Google first announced it was working on an update to the index last August. Coincidentally or not, that was right around the time Microsoft and Yahoo announced their search partnership, whereby the software giant’s Bing search engine would power the results at all of Yahoo’s properties. But while Microsoft’s search results have been getting more competitive with Google’s over the past number of years, competing with the software company wasn’t the main impetus behind Google’s desire to re-engineer its index.

The biggest push came from the simple fact that the web is speeding up all around us — thanks largely to the skyrocketing popularity of social media sites like Twitter and Facebook, as well as other real-time publishing tools (such as PubSubHubbub) — and as the central library through which many people gather online information, Google had to speed up in order to catch up. I looked at the background behind these changes and the implications of them in an article for GigaOM Pro, which you can find here (subscription required).

Without getting too technical about the changes, Google’s previous indexing system accumulated large batches of updates for websites and pages, which were “crawled” (by the engine’s automated search bots) every few weeks to detect changes. But one result was that any pages in the update pool couldn’t be accessed by searchers until the entire batch was finished processing. That meant large quantities of results were older than they should have been — up to several weeks old — even though there were newer results in the update. So Google decided to make more frequent, but also smaller, updates to the index — meaning that in aggregate there would be more fresh results. In fact, the company says that the new Caffeine results are 50 percent fresher than the previous system (Stacey has a closer look at the new search indexing technology in this post).
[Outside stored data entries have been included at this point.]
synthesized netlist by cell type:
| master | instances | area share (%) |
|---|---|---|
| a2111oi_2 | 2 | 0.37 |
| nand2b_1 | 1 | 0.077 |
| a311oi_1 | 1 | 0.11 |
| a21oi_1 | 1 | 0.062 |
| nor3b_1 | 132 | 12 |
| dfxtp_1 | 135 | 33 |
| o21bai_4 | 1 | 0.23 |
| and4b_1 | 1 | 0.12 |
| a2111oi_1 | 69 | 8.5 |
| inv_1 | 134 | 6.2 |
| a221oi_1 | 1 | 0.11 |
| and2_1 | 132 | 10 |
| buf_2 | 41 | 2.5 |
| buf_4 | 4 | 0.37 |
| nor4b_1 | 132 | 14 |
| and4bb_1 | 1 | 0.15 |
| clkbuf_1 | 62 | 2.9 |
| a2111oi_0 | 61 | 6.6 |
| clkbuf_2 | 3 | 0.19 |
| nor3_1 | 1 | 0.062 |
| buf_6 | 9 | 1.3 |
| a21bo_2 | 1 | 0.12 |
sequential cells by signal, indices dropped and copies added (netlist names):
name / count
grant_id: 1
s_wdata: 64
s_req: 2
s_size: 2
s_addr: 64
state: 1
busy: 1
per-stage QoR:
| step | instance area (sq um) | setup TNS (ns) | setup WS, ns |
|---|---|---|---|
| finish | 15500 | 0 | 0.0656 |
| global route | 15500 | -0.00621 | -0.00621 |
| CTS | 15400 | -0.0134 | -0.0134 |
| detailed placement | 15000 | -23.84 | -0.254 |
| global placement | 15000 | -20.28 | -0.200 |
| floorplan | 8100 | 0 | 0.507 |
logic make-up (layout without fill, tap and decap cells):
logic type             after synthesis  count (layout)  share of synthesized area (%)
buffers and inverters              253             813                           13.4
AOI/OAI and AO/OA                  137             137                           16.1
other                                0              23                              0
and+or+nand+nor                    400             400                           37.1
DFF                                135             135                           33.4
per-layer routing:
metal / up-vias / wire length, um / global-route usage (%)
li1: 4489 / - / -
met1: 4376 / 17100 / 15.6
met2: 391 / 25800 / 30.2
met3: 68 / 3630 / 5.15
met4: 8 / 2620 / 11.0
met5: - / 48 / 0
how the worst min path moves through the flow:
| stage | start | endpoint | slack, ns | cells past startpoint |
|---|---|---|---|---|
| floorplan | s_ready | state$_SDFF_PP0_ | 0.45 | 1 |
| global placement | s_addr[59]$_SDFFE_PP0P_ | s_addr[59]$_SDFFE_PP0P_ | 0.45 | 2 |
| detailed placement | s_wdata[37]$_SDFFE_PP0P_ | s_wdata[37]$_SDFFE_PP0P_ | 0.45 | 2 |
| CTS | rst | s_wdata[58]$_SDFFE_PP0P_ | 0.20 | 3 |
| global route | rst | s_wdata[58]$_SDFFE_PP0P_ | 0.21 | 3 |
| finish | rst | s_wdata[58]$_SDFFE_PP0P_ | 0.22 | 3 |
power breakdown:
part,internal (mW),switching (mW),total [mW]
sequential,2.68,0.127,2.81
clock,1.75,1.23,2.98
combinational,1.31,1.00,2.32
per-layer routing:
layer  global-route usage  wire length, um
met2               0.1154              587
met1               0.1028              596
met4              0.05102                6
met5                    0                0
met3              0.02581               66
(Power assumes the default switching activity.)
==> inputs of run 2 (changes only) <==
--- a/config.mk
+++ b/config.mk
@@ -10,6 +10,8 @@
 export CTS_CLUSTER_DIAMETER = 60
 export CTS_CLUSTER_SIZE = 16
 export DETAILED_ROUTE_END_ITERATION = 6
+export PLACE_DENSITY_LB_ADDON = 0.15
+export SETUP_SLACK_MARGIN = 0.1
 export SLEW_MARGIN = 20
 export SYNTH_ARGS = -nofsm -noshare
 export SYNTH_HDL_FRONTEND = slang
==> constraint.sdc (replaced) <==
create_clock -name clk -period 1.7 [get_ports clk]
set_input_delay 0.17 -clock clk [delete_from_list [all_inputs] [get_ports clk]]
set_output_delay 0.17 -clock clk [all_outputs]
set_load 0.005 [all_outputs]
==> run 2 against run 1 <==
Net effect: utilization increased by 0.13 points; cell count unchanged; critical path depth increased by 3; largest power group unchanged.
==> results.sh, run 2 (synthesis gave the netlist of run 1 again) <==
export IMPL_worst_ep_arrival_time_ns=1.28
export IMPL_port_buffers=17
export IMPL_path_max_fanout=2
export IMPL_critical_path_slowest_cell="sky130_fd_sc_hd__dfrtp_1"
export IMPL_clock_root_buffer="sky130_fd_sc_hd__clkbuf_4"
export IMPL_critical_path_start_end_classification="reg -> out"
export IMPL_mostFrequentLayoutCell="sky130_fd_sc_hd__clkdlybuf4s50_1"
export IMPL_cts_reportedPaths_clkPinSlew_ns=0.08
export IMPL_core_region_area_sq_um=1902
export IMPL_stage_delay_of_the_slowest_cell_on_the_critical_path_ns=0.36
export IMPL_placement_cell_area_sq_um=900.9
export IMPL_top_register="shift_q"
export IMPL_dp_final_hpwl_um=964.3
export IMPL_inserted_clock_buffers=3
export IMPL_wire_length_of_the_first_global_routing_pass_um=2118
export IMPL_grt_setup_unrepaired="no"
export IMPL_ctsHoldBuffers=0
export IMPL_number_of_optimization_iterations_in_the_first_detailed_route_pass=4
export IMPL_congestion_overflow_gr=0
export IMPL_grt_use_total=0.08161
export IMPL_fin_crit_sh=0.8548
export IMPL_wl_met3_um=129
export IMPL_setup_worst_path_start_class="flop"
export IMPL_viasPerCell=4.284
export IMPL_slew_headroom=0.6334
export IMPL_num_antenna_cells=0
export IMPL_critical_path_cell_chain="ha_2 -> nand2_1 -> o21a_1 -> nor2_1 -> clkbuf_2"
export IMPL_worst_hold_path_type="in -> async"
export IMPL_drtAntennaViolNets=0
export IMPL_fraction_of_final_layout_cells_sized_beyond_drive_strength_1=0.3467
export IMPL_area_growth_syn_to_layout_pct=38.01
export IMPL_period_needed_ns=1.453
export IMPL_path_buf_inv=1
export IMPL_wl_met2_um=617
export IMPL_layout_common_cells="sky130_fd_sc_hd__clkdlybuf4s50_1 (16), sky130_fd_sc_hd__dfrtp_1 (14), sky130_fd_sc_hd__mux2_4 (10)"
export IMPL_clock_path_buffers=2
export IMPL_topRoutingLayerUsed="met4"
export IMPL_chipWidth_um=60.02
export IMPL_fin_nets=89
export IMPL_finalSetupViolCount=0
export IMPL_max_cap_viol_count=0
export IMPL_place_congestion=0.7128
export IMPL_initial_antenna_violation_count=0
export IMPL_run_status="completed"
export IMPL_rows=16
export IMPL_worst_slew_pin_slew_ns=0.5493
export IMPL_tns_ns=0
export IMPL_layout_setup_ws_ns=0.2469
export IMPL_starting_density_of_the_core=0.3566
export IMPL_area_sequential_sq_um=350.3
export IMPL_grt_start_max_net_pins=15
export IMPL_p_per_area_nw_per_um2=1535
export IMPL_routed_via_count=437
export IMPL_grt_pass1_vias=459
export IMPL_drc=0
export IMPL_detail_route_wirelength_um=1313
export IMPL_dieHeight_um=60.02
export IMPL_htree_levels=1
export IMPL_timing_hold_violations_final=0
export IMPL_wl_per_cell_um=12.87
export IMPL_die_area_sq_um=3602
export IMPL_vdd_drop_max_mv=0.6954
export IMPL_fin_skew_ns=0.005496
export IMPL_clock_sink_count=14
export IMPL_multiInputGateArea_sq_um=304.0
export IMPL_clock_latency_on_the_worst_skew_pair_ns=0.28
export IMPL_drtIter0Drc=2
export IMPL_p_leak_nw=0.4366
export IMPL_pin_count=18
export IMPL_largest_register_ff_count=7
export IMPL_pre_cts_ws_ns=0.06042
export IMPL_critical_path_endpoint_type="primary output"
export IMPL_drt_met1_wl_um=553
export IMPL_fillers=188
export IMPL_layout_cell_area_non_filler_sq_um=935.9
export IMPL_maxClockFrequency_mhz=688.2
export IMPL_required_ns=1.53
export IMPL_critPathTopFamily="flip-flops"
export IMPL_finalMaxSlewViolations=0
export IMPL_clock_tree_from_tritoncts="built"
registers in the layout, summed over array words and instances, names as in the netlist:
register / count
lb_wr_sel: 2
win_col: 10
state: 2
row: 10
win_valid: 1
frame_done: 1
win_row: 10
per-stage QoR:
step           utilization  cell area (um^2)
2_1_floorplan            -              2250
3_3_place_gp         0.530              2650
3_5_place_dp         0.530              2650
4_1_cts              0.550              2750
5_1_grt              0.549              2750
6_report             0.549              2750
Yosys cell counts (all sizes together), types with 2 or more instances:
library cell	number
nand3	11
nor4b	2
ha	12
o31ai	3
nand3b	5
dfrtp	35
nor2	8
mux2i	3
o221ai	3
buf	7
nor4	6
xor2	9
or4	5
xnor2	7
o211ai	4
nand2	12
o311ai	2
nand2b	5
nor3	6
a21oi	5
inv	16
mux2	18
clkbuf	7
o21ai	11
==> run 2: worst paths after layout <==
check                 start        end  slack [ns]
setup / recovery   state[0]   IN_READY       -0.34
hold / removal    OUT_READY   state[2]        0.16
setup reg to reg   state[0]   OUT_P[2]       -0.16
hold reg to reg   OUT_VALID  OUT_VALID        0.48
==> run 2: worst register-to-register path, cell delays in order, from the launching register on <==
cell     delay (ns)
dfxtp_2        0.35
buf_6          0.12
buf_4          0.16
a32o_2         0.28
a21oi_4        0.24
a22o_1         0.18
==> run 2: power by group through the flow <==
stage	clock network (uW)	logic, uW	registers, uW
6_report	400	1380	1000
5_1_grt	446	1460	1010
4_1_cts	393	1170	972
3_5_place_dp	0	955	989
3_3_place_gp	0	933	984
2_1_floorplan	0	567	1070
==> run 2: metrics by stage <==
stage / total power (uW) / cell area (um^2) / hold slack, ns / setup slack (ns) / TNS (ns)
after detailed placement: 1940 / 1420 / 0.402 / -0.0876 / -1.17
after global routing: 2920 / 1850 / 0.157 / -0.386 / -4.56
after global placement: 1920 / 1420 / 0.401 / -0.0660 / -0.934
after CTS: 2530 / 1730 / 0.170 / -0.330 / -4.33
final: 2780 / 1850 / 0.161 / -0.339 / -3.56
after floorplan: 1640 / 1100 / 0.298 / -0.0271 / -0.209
===== config.mk =====
export PLATFORM = sky130hd
export DESIGN_NAME = regfile_mp
export DESIGN_NICKNAME = d
export VERILOG_FILES = /design/src/rtl/regfile_mp.sv
export SDC_FILE = /design/constraint.sdc
export NUM_CORES = 2
export LEC_CHECK = 0
export BUFFER_PORTS_ARGS = -buffer_cell sky130_fd_sc_hd__buf_2
export CELL_PAD_IN_SITES_DETAIL_PLACEMENT = 0
export CELL_PAD_IN_SITES_GLOBAL_PLACEMENT = 1
export CORE_ASPECT_RATIO = 0.6
export CORE_MARGIN = 10
export CORE_UTILIZATION = 40
export DETAILED_ROUTE_END_ITERATION = 8
export PLACE_DENSITY = 0.71
export SLEW_MARGIN = 25
export SYNTH_ARGS = -nofsm -noshare
export SYNTH_HDL_FRONTEND = slang
export SYNTH_SLANG_ARGS = --single-unit

===== constraint.sdc =====
create_clock -name clk -period 44.9 [get_ports clk]
set_input_delay 4.49 -clock clk [delete_from_list [all_inputs] [get_ports clk]]
set_output_delay 4.49 -clock clk [all_outputs]
set_load 0.005 [all_outputs]

===== src/rtl/regfile_mp.sv =====
// Multi-port register file with busy scoreboard and one-cycle trap-code stage.
// Optional same-cycle write-to-read bypass: define REGFILE_BYPASS_EN.
`ifndef TRAP_STALL
`define TRAP_STALL 8'h80
`endif

module regfile_mp #(
  parameter int DATA_W = 32,
  parameter int ADDR_W = 5,
  parameter int NUM_RD = 2
) (
  input  logic                     clk,
  input  logic                     rst,
  input  logic [NUM_RD*ADDR_W-1:0] rd_index,
  output logic [NUM_RD*DATA_W-1:0] rd_data,
  output logic [NUM_RD-1:0]        rd_busy,
  input  logic [1:0]               wen,
  input  logic [ADDR_W-1:0]        windex0,
  input  logic [ADDR_W-1:0]        windex1,
  input  logic [DATA_W-1:0]        wdata0,
  input  logic [DATA_W-1:0]        wdata1,
  input  logic                     claim_en,
  input  logic [ADDR_W-1:0]        claim_index,
  input  logic [7:0]               exception_in,
  output logic [7:0]               exception
);

  localparam int DEPTH = 1 << ADDR_W;

  logic [DEPTH-1:0][DATA_W-1:0] store_q, store_d;
  logic [DEPTH-1:0]             busy_q, busy_d;
  logic [7:0]                   exc_q, exc_d;

  logic quiet;
  logic wr0, wr1, clm;

  assign quiet = (exception_in == 8'h00);
  assign wr0   = quiet && wen[0] && (windex0 != '0);
  assign wr1   = quiet && wen[1] && (windex1 != '0);
  assign clm   = quiet && claim_en && (claim_index != '0);

  // Port 1 is applied after port 0 and the claim last, so they win ties.
  always_comb begin
    store_d = store_q;
    busy_d  = busy_q;
    exc_d   = exception_in;
    if (wr0) begin
      store_d[windex0] = wdata0;
      busy_d[windex0]  = 1'b0;
    end
    if (wr1) begin
      store_d[windex1] = wdata1;
      busy_d[windex1]  = 1'b0;
    end
    if (clm) begin
      busy_d[claim_index] = 1'b1;
    end
  end

  always_ff @(posedge clk or posedge rst) begin
    if (rst) begin
      store_q <= '0;
      busy_q  <= '0;
      exc_q   <= `TRAP_STALL;
    end else begin
      store_q <= store_d;
      busy_q  <= busy_d;
      exc_q   <= exc_d;
    end
  end

  assign exception = exc_q;

  for (genvar k = 0; k < NUM_RD; k++) begin : g_rd
    logic [ADDR_W-1:0] idx;
    logic [DATA_W-1:0] d;
    logic              b;
`ifdef REGFILE_BYPASS_EN
    logic hit0, hit1, hitc;
    assign hit0 = wr0 && (windex0 == idx);
    assign hit1 = wr1 && (windex1 == idx);
    assign hitc = clm && (claim_index == idx);
`endif

    assign idx = rd_index[k*ADDR_W +: ADDR_W];

    always_comb begin
      d = store_q[idx];
      b = busy_q[idx];
`ifdef REGFILE_BYPASS_EN
      if (hit0) begin
        d = wdata0;
        b = 1'b0;
      end
      if (hit1) begin
        d = wdata1;
        b = 1'b0;
      end
      if ((hit0 || hit1) && hitc) begin
        b = 1'b1;
      end
`endif
      if (rst || idx == '0) begin
        d = '0;
        b = 1'b0;
      end
    end

    assign rd_data[k*DATA_W +: DATA_W] = d;
    assign rd_busy[k] = b;
  end

endmodule


Word-level counts from Yosys, hierarchy flattened
Index checks and enable logic that the tools add are counted.

Add/sub/neg operators: 0. Multiply operators: 0. Divide/modulo/power cells: 0. Order comparisons: 8. Equal/unequal tests: 0. Shifts and indexed selects: 0. Mux-type cells: 29. Bitwise logic cells: 5. Reductions and logical operators: 17.

Operators with widths (number): $bwmux W1024 (2); $mux W1024 (2); $bmux W32 S5 (2); $demux W32 S5 (2); $mux W32 (9); $and A32 B32 Y32 (2); $not A32 Y32 (2); $or A32 B32 Y32 (1); $lt A5 B6 Y1 const B (5); $demux W1 S5 (3); $ge A5 B1 Y1 const B (3); $reduce_bool A5 Y1 (3); $bmux W1 S5 (2); $logic_not A5 Y1 (2); $logic_and A1 B1 Y1 (9); $logic_not A8 Y1 (1); $mux W1 (7); $logic_or A1 B1 Y1 (2).

Bits in registers: 1064. Latch bits: 0. Bits in writable memories: 0. Memory bits (read-only): 0. Output and inout port bits: 74. Word-level logic and storage cells: 93. Memories kept: 0.

Logic depth before layout (Yosys ltp)
Word-level depth: 11. Depth in mapped cells: 10. Mapped depth without buffers: 5.

Worst setup path after synthesis
Ideal clock, no wire load.

Path type: input-to-output. From: in rst. To: out rd_busy[0]. Arrival: 31253 ps. Data required time: 40410 ps. Slack: 9157 ps. Cell stages on the path: 4. Path through: inv_1 > nand3_1 > o221ai_1 > buf_4.

Longest elaborated chain between the ends: 2.

Ends and longest elaborated chain: start, declared (line 13) `input logic rst,`; $logic_or A1 B1 Y1 (line 103) `if (rst || idx == '0) begin`; $mux W1 (line 103); end, declared (line 16) `output logic [NUM_RD-1:0] rd_busy,`.

Every way passes these cells.

Final worst setup path
From: in rd_index[5]. To: out rd_data[38].

Longest elaborated chain between the ends: 3.

Ends and longest elaborated chain: start, declared (line 14) `input logic [NUM_RD*ADDR_W-1:0] rd_index,`; $bmux W32 S5 or $logic_not A5 Y1 (tied branches) (line 88, 103); $mux W32 (implied by the code) or $logic_or A1 B1 Y1 (tied branches) (line 88, 103); $mux W32 (*) (line 103); end, declared (line 15) `output logic [NUM_RD*DATA_W-1:0] rd_data,`.

Mark *: on every way between the ends. The rest lies on a longest branch, timed or not. The select of a mux whose other input is x is not followed.

==> flow_summary_export.csv <==
group,metric,value,unit
outcome,run_status,"completed",
timing,min_period,13.36,ns
power,total_power,2.12,mW
worst_setup_path,r2r_setup_slack,43.91,ns
logic_synthesis,synthMuxAreaShare,35.4,%
logic_synthesis,syn-num-nets,6162,
global_routing,antenna_found_initial,45,
logic_synthesis,synth_edf_count,0,
worst_setup_path,path_buf_inv,4,
logic_synthesis,synth_seq_cells,1064,
timing,hold_viol,0,
logic_synthesis,synth-xor-area-share,0,%
timing,max_slew_margin,21.9,%
clocking,clkTransAtPathRegs,0.06,ns
logic_synthesis,yosysUniqueCellTypes,51,
timing,setup_tns,0,ns
clocking,clk_latency,0.77,ns
worst_setup_path,max_stage_delay,0.82,ns
power,p_sw,558,uW
clocking,clkSinkCount,1064,
clocking,clock_path_buffers,3,
global_routing,grt_pass1_vias,49900,
worst_setup_path,critPathLaunchType,"primary input",
clocking,hold_buffers,0,
clocking,cts_tree,"built",
power,combPwrFrac,7.9,%
logic_synthesis,synth_compound_area_share,11.0,%
power,internal-power,1.56,mW
routing,drt_wl_total,282,mm
layout,area_delta_synth_final,9.10,%
worst_setup_path,crit_path_top_delay_cell,"a2111oi_1",
worst_setup_path,cp_top_family,"buffers and inverters",
worst_setup_path,r2r_start,"busy_q[15]",
worst_setup_path,r2r-end,"busy_q[15]",
power,switching_share,26.3,%
power,power.density,29.6,nW/um^2
worst_setup_path,worst-path-stages,8,
layout,nNetsFinal,5856,
run,cap_violations,0,
die,start_util,40.2,%
routing,vias,52300,
logic_synthesis,yosys_warnings,0,
clocking,numCtsBuffers,111,
timing,finalMaxSlewViolations,0,
place,portBuffers,175,
worst_setup_path,cp-startpoint,"rd_index[5]",
worst_setup_path,end_kind,"output pin",
clocking,cts-root-buf,"clkbuf_16",
die,die_y,334,microns
hold_path,hold_path.class,"flop to flop",
power,vdd_ir_drop_max,0.0000295,V
routing,drc_errors,0,
logic_synthesis,syn_avg_cell_area,10.8,sq um
timing,rsz0062_at_grt,"false",
timing,fmax,0.0748,GHz
logic_synthesis,netlist_area,65600,sq um
die,row_count,115,
logic_synthesis,ys.flop_type,"dfrtp_1",
global_routing,grt_pass1_wl,397,mm
layout,multi_input_area,36200,sq um
routing,drt_iter0_markers,7504,
power,leakage,28.2,nW
place,gp_congestion,0.852,
power,seq_power_share,45.7,%
worst_setup_path,critPathMaxFanout,69,
logic_synthesis,synth_top_family_by_area,"multiplexers",
worst_setup_path,crit_top_cell,"buf_4",
timing,fin_crit_sh,29.8,%
logic_synthesis,synth_fa_ha_area_share,0,%
die,ios,176,
layout,seq_area,26600,sq um
timing,setup_viol,0,
worst_setup_path,critPathRequiredTime,40.41,ns
logic_synthesis,ys_seq_area_share,40.6,%
worst_setup_path,crit_path_end,"rd_data[38]",
logic_synthesis,async_flop_share,100,%
global_routing,grt.overflow.total,0,
timing,worst_slew_pin_slew,1.16,ns
die,fp.coreArea,163000,sq um
worst_setup_path,worstSetupPathType,"primary input to output pin",
layout,fill_cells,15100,
die,dieArea,181000,sq um
clocking,cts-resized-gates,0,
routing,first_pass_iters,6,
global_routing,grt_max_degree,159,
routing,ant_nets,0,
worst_setup_path,arrival,8.87,ns
logic_synthesis,synthSimpleGateAreaFrac,8.21,%
worst_setup_path,path_cells,"buf_8 > buf_4 > buf_4 > mux4_2 > a22o_1 > a2111oi_1 > nor3_1 > buf_2",
die,die_w,543,microns
routing,post_drt_wl_per_cell,35.0,microns
power,clkPwrFrac,46.4,%
place,post-dp-hpwl,164,mm
clocking,ctsHtreeMaxLevel,3,
logic_synthesis,synthCells,6060,
clocking,postCtsSetupBuffers,0,
routing,vias_per_cell,6.51,
global_routing,grt_use_total,30.1,%
timing,fin_skew,0,ns
worst_setup_path,r2r_cells,2,
layout,final_layout_size_suffix_gt1_share,18.4,%
## placed cells by master, fill, tap and decap left out, types with 18 or more instances in the layout
cell and n:
clkbuf_16 117, a2111oi_0 28, o22ai_1 31, nand2_1 560, a22o_1 52, nor3_1 29
o21ai_0 386, buf_4 121, a21oi_1 485, o221ai_1 59, nor2_4 28, clkbuf_1 21
mux4_2 473, and2_1 31, nor3_4 18, clkinv_2 21, dfrtp_1 1063, a211oi_1 27
nor2_1 492, diode_2 29, o21ai_1 159, buf_2 168, o22a_1 33, mux2i_1 1250
clkbuf_8 32
## registers in the layout, indices dropped and copies added (netlist names)
signal     cells
busy_q        32
exception      8
store_q     1024
## synth_stat cells (5+ instances only)
library cell	number	area, sq um
nand3b_1	11	82.6
clkbuf_1	457	1720
or3_1	6	37.5
nor2_2	21	131
and2_1	32	200
and3_1	6	37.5
nand2_1	570	2140
buf_1	71	267
a211oi_1	27	203
mux2i_1	1250	12500
mux4_2	473	10700
nor3_1	34	170
nor2b_1	11	68.8
dfrtp_1	1063	26600
o21ai_1	159	796
a2111oi_0	31	272
nand2b_1	5	31.3
or4_1	7	52.6
buf_4	70	526
clkbuf_2	8	40.0
nor2_1	498	1870
nor3_4	16	260
a221oi_1	6	52.6
o221ai_1	61	534
mux2_2	5	56.3
nand3_1	10	50.1
a22o_1	52	455
o22a_1	33	289
o21ai_0	386	1930
buf_2	131	656
o22ai_1	31	194
a21oi_1	485	2430
## stage by stage
stage | hold WS [ns] | util [%] | instances | setup WS, ns | cell area, sq um
global route | 0.405 | 43.8 | 8011 | 31.40 | 71600
floorplan | 0.441 | - | 6060 | 9.16 | 65600
detailed placement | 0.384 | 41.4 | 7804 | 31.62 | 67700
global placement | 0.378 | 41.3 | 7794 | 31.44 | 67500
finish | 0.397 | 43.8 | 8036 | 31.54 | 71600
CTS | 0.398 | 43.7 | 8006 | 31.60 | 71500
## per-layer routing
layer  share of wire (%)  GRT usage, %  wire, microns  up-vias
li1                    -             -              -    21600
met1                  42          42.3         118000    26400
met2                  41          41.8         115000     3515
met3                  12          10.6          35000      734
met4                 4.7          12.3          13400       32
met5               0.079             0            222        -
## area by class of cell
| cell class | instances | share of cell area, % |
|---|---|---|
| multi-input combinational | 4256 | 50.5 |
| sequential | 1064 | 37.2 |
| clock buffer | 169 | 4.79 |
| tap | 2164 | 3.78 |
| timing repair buffer | 318 | 3.17 |
| clock inverter | 33 | 0.451 |
| antenna | 29 | 0.101 |
| inverter | 3 | 0.0262 |
## power by group through the flow
stage | combinational (mW) | sequential [mW] | clock [mW]
global placement | 0.164 | 0.986 | 0
floorplan | 0.105 | 0.987 | 0
global route | 0.176 | 0.969 | 1.03
finish | 0.168 | 0.969 | 0.983
CTS | 0.165 | 0.968 | 0.990
detailed placement | 0.165 | 0.986 | 0
## worst min path at each step
stage / endpoint / startpoint / slack, ns / cells after the start
after floorplan: busy_q[0] / busy_q[0] / 0.44 / 1
after global placement: store_q[28] / store_q[28] / 0.38 / 0
after detailed placement: store_q[2] / store_q[2] / 0.38 / 0
after CTS: store_q[15] / store_q[15] / 0.40 / 0
after global routing: store_q[8] / store_q[8] / 0.40 / 0
final: store_q[13] / store_q[13] / 0.40 / 0
## kinds of logic (layout without fill, tap and decap cells)
family / Yosys count / after routing
simple gates: 1252 / 1252
flops: 1064 / 1064
compound gates: 1276 / 1276
other cells: 0 / 29
mux: 1728 / 1728
buf+inv: 740 / 523
Power figures use the tool's default switching activity.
The critical thing Google realized is that, while search results that are a few days old might have been fine even a year or two ago, the web has become far more real-time than it has ever been before — thanks to the volumes of status updates, photos and other information coming from social networks such as Facebook and Twitter. Facebook has more than 500 million users, many of whom are posting updates, links and photos multiple times a day, and Twitter recently said that the social network sees more than 65 million messages posted every day. That kind of deluge of information places increasing pressure on a search engine like Google to become more real-time in its results. Please see the full report here.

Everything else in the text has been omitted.